Our take · Written by FormBlends editorial team · Reviewed by FormBlends Medical Team · This is not a transcript. It is our independent review of the video above.

What did @honestderm actually say?

Dr. Jamie Wiesman summarized a November 2025 retrospective study from the Journal of the American Academy of Dermatology comparing roughly 12,000 HS patients on GLP-1 agonists against 12,000 who were not. The core claim: GLP-1 users had lower overall mortality, fewer ER visits, less pain medication use, and reduced need for incision and drainage, even though they were sicker on paper. She also pushed for expanded prescribing criteria, arguing that a BMI over 27 with HS should be enough to justify a GLP-1, without requiring proven diabetes or insulin resistance.

She named semaglutide (Ozempic, Wegovy) and tirzepatide (Mounjaro, Zepbound) specifically. She also floated the idea of microdosing GLP-1 agonists in HS patients with normal BMI who still show signs of insulin resistance, and said she plans to meet with Eli Lilly to discuss clinical trials. That last part is speculative, not a finding.

Does the science back this up?

The mortality finding is striking and directionally plausible, but retrospective data can only go so far. The study design cannot rule out confounding, even with large numbers. That said, this is not a fringe claim: it fits a growing body of evidence.

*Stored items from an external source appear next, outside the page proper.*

$ cat src/rtl/uart_tx.sv
// Buffered 8N1 UART transmitter.
// A byte FIFO accepts bytes from the core through a valid/ready handshake.
// A frame FSM pops one byte per frame and shifts it out LSB first as start, 8 data and stop bits.
module uart_tx #(
    parameter int unsigned CLKS_PER_BIT = 868,
    parameter int unsigned FIFO_DEPTH   = 4
) (
    input  logic       clk,
    input  logic       rst_n,
    input  logic [7:0] tx_byte,
    input  logic       tx_byte_valid,
    output logic       tx_byte_ready,
    output logic       tx_serial,
    output logic       tx_busy
);

    localparam int unsigned PTR_W  = $clog2(FIFO_DEPTH);
    localparam int unsigned CNT_W  = PTR_W + 1;
    localparam int unsigned CLK_W  = 32;
    localparam int unsigned DATA_W = 8;

    localparam logic [CLK_W-1:0] CLK_LAST = CLK_W'(CLKS_PER_BIT - 1);
    localparam logic [CNT_W-1:0] CNT_FULL = CNT_W'(FIFO_DEPTH);
    localparam logic [2:0]       BIT_LAST = 3'(DATA_W - 1);

    typedef enum logic [1:0] {
        ST_IDLE  = 2'd0,
        ST_START = 2'd1,
        ST_DATA  = 2'd2,
        ST_STOP  = 2'd3
    } state_e;

    // FIFO storage and bookkeeping
    logic [DATA_W-1:0] mem_q [FIFO_DEPTH];
    logic [PTR_W-1:0]  wr_ptr_q, wr_ptr_d;
    logic [PTR_W-1:0]  rd_ptr_q, rd_ptr_d;
    logic [CNT_W-1:0]  count_q,  count_d;

    // Frame engine state
    state_e            state_q;
    logic [DATA_W-1:0] shift_q;
    logic [2:0]        bit_idx_q;
    logic [CLK_W-1:0]  clk_cnt_q;
    logic              tx_serial_q;

    logic push_c;
    logic pop_c;
    logic bit_done_c;
    logic fifo_nonempty_c;

    // Handshake and frame-load decode from registered state only
    always_comb begin
        fifo_nonempty_c = (count_q != '0);
        bit_done_c      = (clk_cnt_q == CLK_LAST);
        push_c          = tx_byte_valid && (count_q != CNT_FULL);
        pop_c           = fifo_nonempty_c &&
                          ((state_q == ST_IDLE) || ((state_q == ST_STOP) && bit_done_c));
    end

    // FIFO pointer and occupancy next-state
    always_comb begin
        wr_ptr_d = wr_ptr_q;
        rd_ptr_d = rd_ptr_q;
        count_d  = count_q;
        if (push_c) begin
            wr_ptr_d = wr_ptr_q + PTR_W'(1);
        end
        if (pop_c) begin
            rd_ptr_d = rd_ptr_q + PTR_W'(1);
        end
        case ({push_c, pop_c})
            2'b10:   count_d = count_q + CNT_W'(1);
            2'b01:   count_d = count_q - CNT_W'(1);
            default: count_d = count_q;
        endcase
    end

    // FIFO pointer and occupancy registers
    always_ff @(posedge clk or negedge rst_n) begin
        if (!rst_n) begin
            wr_ptr_q <= '0;
            rd_ptr_q <= '0;
            count_q  <= '0;
        end else begin
            wr_ptr_q <= wr_ptr_d;
            rd_ptr_q <= rd_ptr_d;
            count_q  <= count_d;
        end
    end

    // FIFO data array; contents are don't-care until written, so no reset
    always_ff @(posedge clk) begin
        if (push_c) begin
            mem_q[wr_ptr_q] <= tx_byte;
        end
    end

    // Frame FSM: start bit, eight data bits LSB first, stop bit, back-to-back when more data waits
    always_ff @(posedge clk or negedge rst_n) begin
        if (!rst_n) begin
            state_q     <= ST_IDLE;
            shift_q     <= '0;
            bit_idx_q   <= '0;
            clk_cnt_q   <= '0;
            tx_serial_q <= 1'b1;
        end else begin
            case (state_q)
                ST_IDLE: begin
                    tx_serial_q <= 1'b1;
                    clk_cnt_q   <= '0;
                    if (pop_c) begin
                        shift_q     <= mem_q[rd_ptr_q];
                        bit_idx_q   <= '0;
                        tx_serial_q <= 1'b0;
                        state_q     <= ST_START;
                    end
                end
                ST_START: begin
                    if (bit_done_c) begin
                        clk_cnt_q   <= '0;
                        tx_serial_q <= shift_q[0];
                        state_q     <= ST_DATA;
                    end else begin
                        clk_cnt_q <= clk_cnt_q + CLK_W'(1);
                    end
                end
                ST_DATA: begin
                    if (bit_done_c) begin
                        clk_cnt_q <= '0;
                        if (bit_idx_q == BIT_LAST) begin
                            tx_serial_q <= 1'b1;
                            state_q     <= ST_STOP;
                        end else begin
                            // Next bit sits at position 1 before the shift lands
                            bit_idx_q   <= bit_idx_q + 3'd1;
                            shift_q     <= {1'b0, shift_q[DATA_W-1:1]};
                            tx_serial_q <= shift_q[1];
                        end
                    end else begin
                        clk_cnt_q <= clk_cnt_q + CLK_W'(1);
                    end
                end
                ST_STOP: begin
                    if (bit_done_c) begin
                        clk_cnt_q <= '0;
                        if (pop_c) begin
                            shift_q     <= mem_q[rd_ptr_q];
                            bit_idx_q   <= '0;
                            tx_serial_q <= 1'b0;
                            state_q     <= ST_START;
                        end else begin
                            tx_serial_q <= 1'b1;
                            state_q     <= ST_IDLE;
                        end
                    end else begin
                        clk_cnt_q <= clk_cnt_q + CLK_W'(1);
                    end
                end
                default: begin
                    clk_cnt_q   <= '0;
                    tx_serial_q <= 1'b1;
                    state_q     <= ST_IDLE;
                end
            endcase
        end
    end

    // Output drive
    assign tx_serial     = tx_serial_q;
    assign tx_byte_ready = (count_q != CNT_FULL);
    assign tx_busy       = (state_q != ST_IDLE) || fifo_nonempty_c;

endmodule
$ cat config.mk
export PLATFORM = sky130hd
export DESIGN_NAME = uart_tx
export DESIGN_NICKNAME = d
export VERILOG_FILES = /design/src/rtl/uart_tx.sv
export SDC_FILE = /design/constraint.sdc
export NUM_CORES = 1
export LEC_CHECK = 0
export CAP_MARGIN = 10
export CORE_MARGIN = 3
export CORE_UTILIZATION = 60
export DETAILED_ROUTE_END_ITERATION = 8
export PLACE_DENSITY = 0.88
export SLEW_MARGIN = 20
export SYNTH_ARGS = -nofsm -noshare
export SYNTH_HDL_FRONTEND = slang
export SYNTH_SLANG_ARGS = --single-unit
$ cat constraint.sdc
create_clock -name clk -period 4.54 [get_ports clk]
set_input_delay 0.908 -clock clk [delete_from_list [all_inputs] [get_ports clk]]
set_output_delay 0.908 -clock clk [all_outputs]
set_load 0.02 [all_outputs]
* Word level (Yosys, flattened, before mapping)
Memory sizes are Yosys's and may differ from the RTL's.
Index checks and enable logic that the tools add are counted.
** Cells by class
- Add/sub/neg operators :: 6
- Equality and inequality tests :: 14
- Mux-type cells :: 28
- Reduce and logical (&&, ||, !) cells :: 14
** Operator list (count)
- $pmux 32 s2 :: 1
- $add 32x1->32 const B :: 1
- $eq 32x10->1 const B :: 1
- $mux 32 :: 1
- $mux 8 :: 4
- $pmux 8 s3 :: 1
- $mux 3 :: 4
- $ne 2x2->1 const B :: 6
- $mux 2 :: 5
- $pmux 3 s3 :: 1
- $mux 1 :: 8
- $pmux 2 s4 :: 1
- $add 3x1->3 const B :: 2
- $eq 2x2->1 const B :: 3
- $pmux 3 s2 :: 1
- $reduce_bool 3->1 :: 2
- $reduce_and 5->1 :: 1
- $add 2x1->2 const B :: 2
- $eq 2x1->1 const B :: 2
- $pmux 1 s4 :: 1
- $reduce_and 4->1 :: 1
- $reduce_bool 2->1 :: 2
- $eq 3x3->1 const B :: 1
- $logic_and 1x1->1 :: 3
- other kinds (6) :: 7
** Storage, ports and cells
- Bits in registers :: 53
- Memory bits (writable) :: 32
- Bits of input ports :: 11
- Output and inout bits :: 3
- Logic and storage cells :: 71
- Memories :: 1
** Memory list
- mem_q :: words 4, bits a word 8, read ports 1, clocked after memory_dff 0, write ports 1, RTL line 34 : logic [DATA_W-1:0] mem_q [FIFO_DEPTH];

* Depth between registers and ports, before layout
- Depth in word-level cells :: 7
- Mapped depth :: 11

* Worst setup path before layout
No wires, ideal clock.
- Path kind :: register to register
- Start point :: register clk_cnt_q[4]
- End point :: register count_q[2]
- Library setup time :: 0.079 ns
- Arrival :: 2.899 ns
- Required time :: 4.461 ns
- Setup slack :: 1.562 ns
- Cell stages (with the launch flop) :: 12
- Path buffers :: 1
- Clock period less this slack :: 2.978 ns
- Cells stage by stage :: dfrtp_1 or4_1 or4_1 buf_6 o21ba_2 nor2_1 ha_1 inv_1 fa_1 xor2_1 nor2_1 xor2_1
** Between the ends
- Word-level cells in the longest chain between the ends :: 6
- Elaborated cells on any way between the ends :: 8
- Those cells by class :: eq/ne (3); mux (1); reduce/logical (4)
** RTL lines
- start, declared :: RTL line 43 : logic [CLK_W-1:0] clk_cnt_q;
- start signal, assigned :: RTL line 124 : clk_cnt_q <= clk_cnt_q + CLK_W'(1);
- start signal, assigned :: RTL line 140 : clk_cnt_q <= clk_cnt_q + CLK_W'(1);
- start signal, assigned :: RTL line 156 : clk_cnt_q <= clk_cnt_q + CLK_W'(1);
- $eq 32x10->1 (*) :: RTL line 54 : bit_done_c = (clk_cnt_q == CLK_LAST);
- $logic_and 1x1->1 (*) :: RTL line 57 : ((state_q == ST_IDLE) || ((state_q == ST_STOP) && bit_done_c));
- $logic_or 1x1->1 (*) :: RTL line 57
- $logic_and 1x1->1 (*) :: RTL line 56 : pop_c = fifo_nonempty_c &&
- $eq 2x1->1 or $eq 2x2->1 (tied branches) :: RTL line 71 : case ({push_c, pop_c})
- $pmux 3 s2 or $reduce_bool 2->1 (tied branches)
- end signal, assigned :: RTL line 87 : count_q <= count_d;
- end, declared :: RTL line 37 : logic [CNT_W-1:0] count_q, count_d;
Mark *: on every way between the ends. The rest lies on a longest branch, timed or not.
A chain may end at the register's enable or synchronous reset.

* Final worst setup path
Ends and elaborated chain as after synthesis.

==> run metrics <==
cells along the critical path=or4_1, or4_1, o21ba_2, nor2_1, ha_1, inv_1, fa_1, xor2_1, nor2_1, xor2_1; GRT Resource Usage Total=0.222; Buffers on Ports=13; Antenna Nets Post-Route=0; Post-Place Cells=415; longest individual stage delay on the worst path=0.70 ns; clk root buf=clkbuf_8; Max-Cap Viols=0; clock-pin slew on the worst setup and hold paths=0.09 ns; placement row count=29; Post-Synthesis Net Count=359; IO Count=14; HPWL Detailed=5210 um; first-pass GRT wire length=between 10000 and 15000 um; clk_lat worst skew=approximately 0.35 ns; largest net degree at the start of global routing=54; Sink Count=85; fin cells=431; share of layout cells above drive strength 1=0.105; HP Class=reg2reg; initial core utilization=0.627; Final period util=0.737; CTS Buffer Depth=2; CTS-repair resized insts=0; cell accounting for the most synthesized area=dfrtp_1; crit path time final=3.34 ns; critical path data arrival time=around 3.6 ns; total gr overflow=0; vias in the first global route=2680; Yosys warnings=0; post-DR wirelength/cell=17.4 um; Synth cell types=49; TritonCTS Buffers=9; number of post-CTS setup repair buffers=0; WL final=7500 um; critical-path maximum fanout=7; VDD IR max=around 0.36 mV; kind of cell adding the most delay to the critical path=simple AND/OR/NAND/NOR gates; Pre-antenna DRT Iters=4; #FFs+latches synth=85; Die ar.=between 7000 and 8000 sq um; relative slew slack=0.544; slowest CP cell=or4_1; Cells after Synth=334; PwrDens=359 nW/um^2; H-tree levels=3; Worst Clk Skew=0.0120 ns; Initial DRC Count=226; WP buf/inv=1; initial antenna violation count=0; Core Box Area=roughly 6500 sq um; Vias=2632; placed inst area=4230 sq um; total chip power=between 1.5 and 2 mW; crit path kind=reg2reg; antenna diode count=0; status=finished clean; RSZ-0062 raised after global routing=false; Final setup violation count=0; Fmax=299 MHz; CP required=4.82 ns; post-synthesis area per instance=12.1 sq um; crit end category=register; P&R area growth vs syn=8.66%; Startpoint Class=register; GPL Wtd Cong=0.862; Seq/Total Area, Yosys=0.565; DRC Markers=0; Design Area, Final=4400 sq um; most common cell after layout, fill and taps aside=dfrtp_1; main area contributors after synthesis=dfrtp_1 (32%), edfxtp_1 (24%), xnor2_1 (5.0%); Least-Margin Pin Slew=0.683 ns; TritonCTS clock tree=built; final slew viol count=0; pre-CTS setup slack=1.21 ns; post-synth top area share=0.321; cts hold-fix bufs=0; leakage power=about 1.7 nW; Die Wd=88.1 um; Synth Cell Area=between 4000 and 5000 sq um; setup TNS=0 ns; height of the die=approximately 88 um; final hold vios=0; DR vias/cell=6.11; most frequent cells in the layout=dfrtp_1 (52), nor2_1 (34), edfxtp_1 (32); nets@finish=374; Final WS setup=1.20 ns
## final timing paths
check                             start             to  slack, ns  cells after the start
setup / recovery           clk_cnt_q[4]     count_q[2]       1.20                     10
hold / removal                tx_serial      tx_serial       0.49                      2
setup reg to reg           clk_cnt_q[4]     count_q[2]       1.20                     10
hold reg to reg               tx_serial      tx_serial       0.49                      2
max in group asynchronous         rst_n    wr_ptr_q[1]       3.40                      2
min in group asynchronous         rst_n  clk_cnt_q[24]       0.67                      2
## Yosys cell counts (all sizes together)
cell type,instances
fa,1
and4,3
and3,5
nor2b,1
xor2,6
nor3,10
dfrtp,52
o32ai,2
o311ai,1
and4b,1
o21ai,11
nand4,6
nand3b,2
nand2,10
clkbuf,7
a31o,1
or3,9
dfstp,1
nor4,9
mux2i,1
o21bai,1
nor2,34
a211oi,2
nand2b,1
or2,1
a21oi,9
a32o,1
mux2,2
buf,4
nor4b,1
mux4,8
nor3b,6
edfxtp,32
inv,21
o22ai,1
a221o,6
xnor2,23
or4,6
a2bb2oi,1
ha,13
nand3,15
o21ba,1
and2,3
a22o,3
## cell type report
| class | instances | area [sq um] |
|---|---|---|
| Clock buffer | 9 | 124 |
| Clock inverter | 7 | 47.5 |
| Fill cell | 475 | 2060 |
| Inverter | 21 | 78.8 |
| Multi-Input combinational cell | 217 | 1620 |
| Sequential cell | 85 | 2290 |
| Tap cell | 77 | 96.3 |
| Timing Repair Buffer | 15 | 140 |
## registers in the layout, summed over array words and instances, names as in the netlist
register,flops
clk_cnt_q,32
bit_idx_q,3
shift_q,8
wr_ptr_q,2
state_q,2
rd_ptr_q,2
mem_q,32
tx_serial,1
count_q,3
## where the power goes
part | internal, mW | switching, mW | total, mW
clock network | 0.200 | 0.278 | 0.478
registers | 0.883 | 0.0349 | 0.918
logic | 0.0758 | 0.106 | 0.182
total | 1.16 | 0.419 | 1.58
## worst reg2reg max path, delay by kind of cell (launching register included)
kind | cells | cell delay, ns
compound gates | 1 | 0.30
xor+xnor | 2 | 0.31
fa+ha+maj | 2 | 0.60
buf+inv | 1 | 0.06
flops | 1 | 0.43
simple gates | 4 | 1.57
## logic make-up after synthesis
family,Yosys count,synth area share
AO/OA/AOI/OAI,40,0.0714
XOR/XNOR,29,0.0628
adder cells (fa/ha/maj),14,0.0451
buffers and inverters,32,0.0337
flip-flops,85,0.565
multiplexers,11,0.0525
AND/OR/NAND/NOR,123,0.169
## layer usage
layer  up-vias  part of all wire  track usage
met5         -                 0            0
met4         0             0.014       0.0852
met1      1320              0.48        0.329
met3         9             0.040       0.0348
li1       1246                 -            -
met2        57              0.47        0.334
## stage by stage
step	utilization	hold WS (ns)
final	0.681	0.492
after global routing	0.681	0.511
after global placement	0.654	0.478
after floorplan	-	0.455
after detailed placement	0.654	0.479
after CTS	0.681	0.491
Power figures use the tool's default switching activity.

GLP-1 receptor agonists have established cardiovascular and metabolic benefits in high-risk populations. The LEADER trial (Marso et al., 2016, NEJM) showed liraglutide reduced cardiovascular mortality in type 2 diabetes. The SELECT trial (Lincoff et al., 2023, NEJM) extended this to people with obesity but without diabetes. HS carries a well-documented burden of cardiometabolic comorbidity. A 2019 study by Garg et al. in the Journal of the American Academy of Dermatology confirmed significantly elevated rates of obesity, metabolic syndrome, and cardiovascular disease in HS patients. So a mortality benefit in this population, mediated through cardiometabolic improvement, is biologically coherent. The 25% reduction in ER visits and reduced surgical intervention also align with prior smaller case series suggesting GLP-1s reduce HS flares, possibly through anti-inflammatory and weight-related mechanisms.

What did they get wrong (or right)?

The missteps are mostly in the framing, not the science. The drug names were garbled throughout the transcript. Semaglutide was called "Some Agotide" and tirzepatide became "enters appetite" and "appetite." These are transcription artifacts, but they matter if patients are searching for this information.

More substantively, the microdosing suggestion deserves scrutiny. Dr. Wiesman raises a genuinely interesting hypothesis about insulin resistance in normal-weight HS patients, and there is preliminary data supporting hyperinsulinemia in HS (Acharya et al., 2023, Dermatology). But jumping from that observation to recommending "very low doses" of GLP-1 agonists outside any established protocol is speculative. No dose should be assumed safe or effective based on one retrospective study and a hypothesis. That framing should not be treated as clinical guidance.

What she got right: being transparent that this is a retrospective study and stating clearly it is not as strong as a prospective trial. That kind of methodological honesty is not common in patient-facing health content.

What should you actually know?

If you have HS and are curious about GLP-1 agonists, this study is worth knowing about, but it is not a green light to self-prescribe or assume these medications treat HS directly. The mortality reduction observed may reflect better management of cardiometabolic conditions that often accompany HS, not a direct effect on skin disease. Those are different things with different implications.

Current FDA approvals for semaglutide and tirzepatide cover type 2 diabetes and chronic weight management, not HS. Insurers generally will not cover these drugs for HS alone, and they are expensive without coverage. Dr. Wiesman's argument for expanding prescribing criteria to BMI over 27 with HS is a policy and advocacy position, not current standard of care. It may be the right position, but it is not yet reflected in guidelines.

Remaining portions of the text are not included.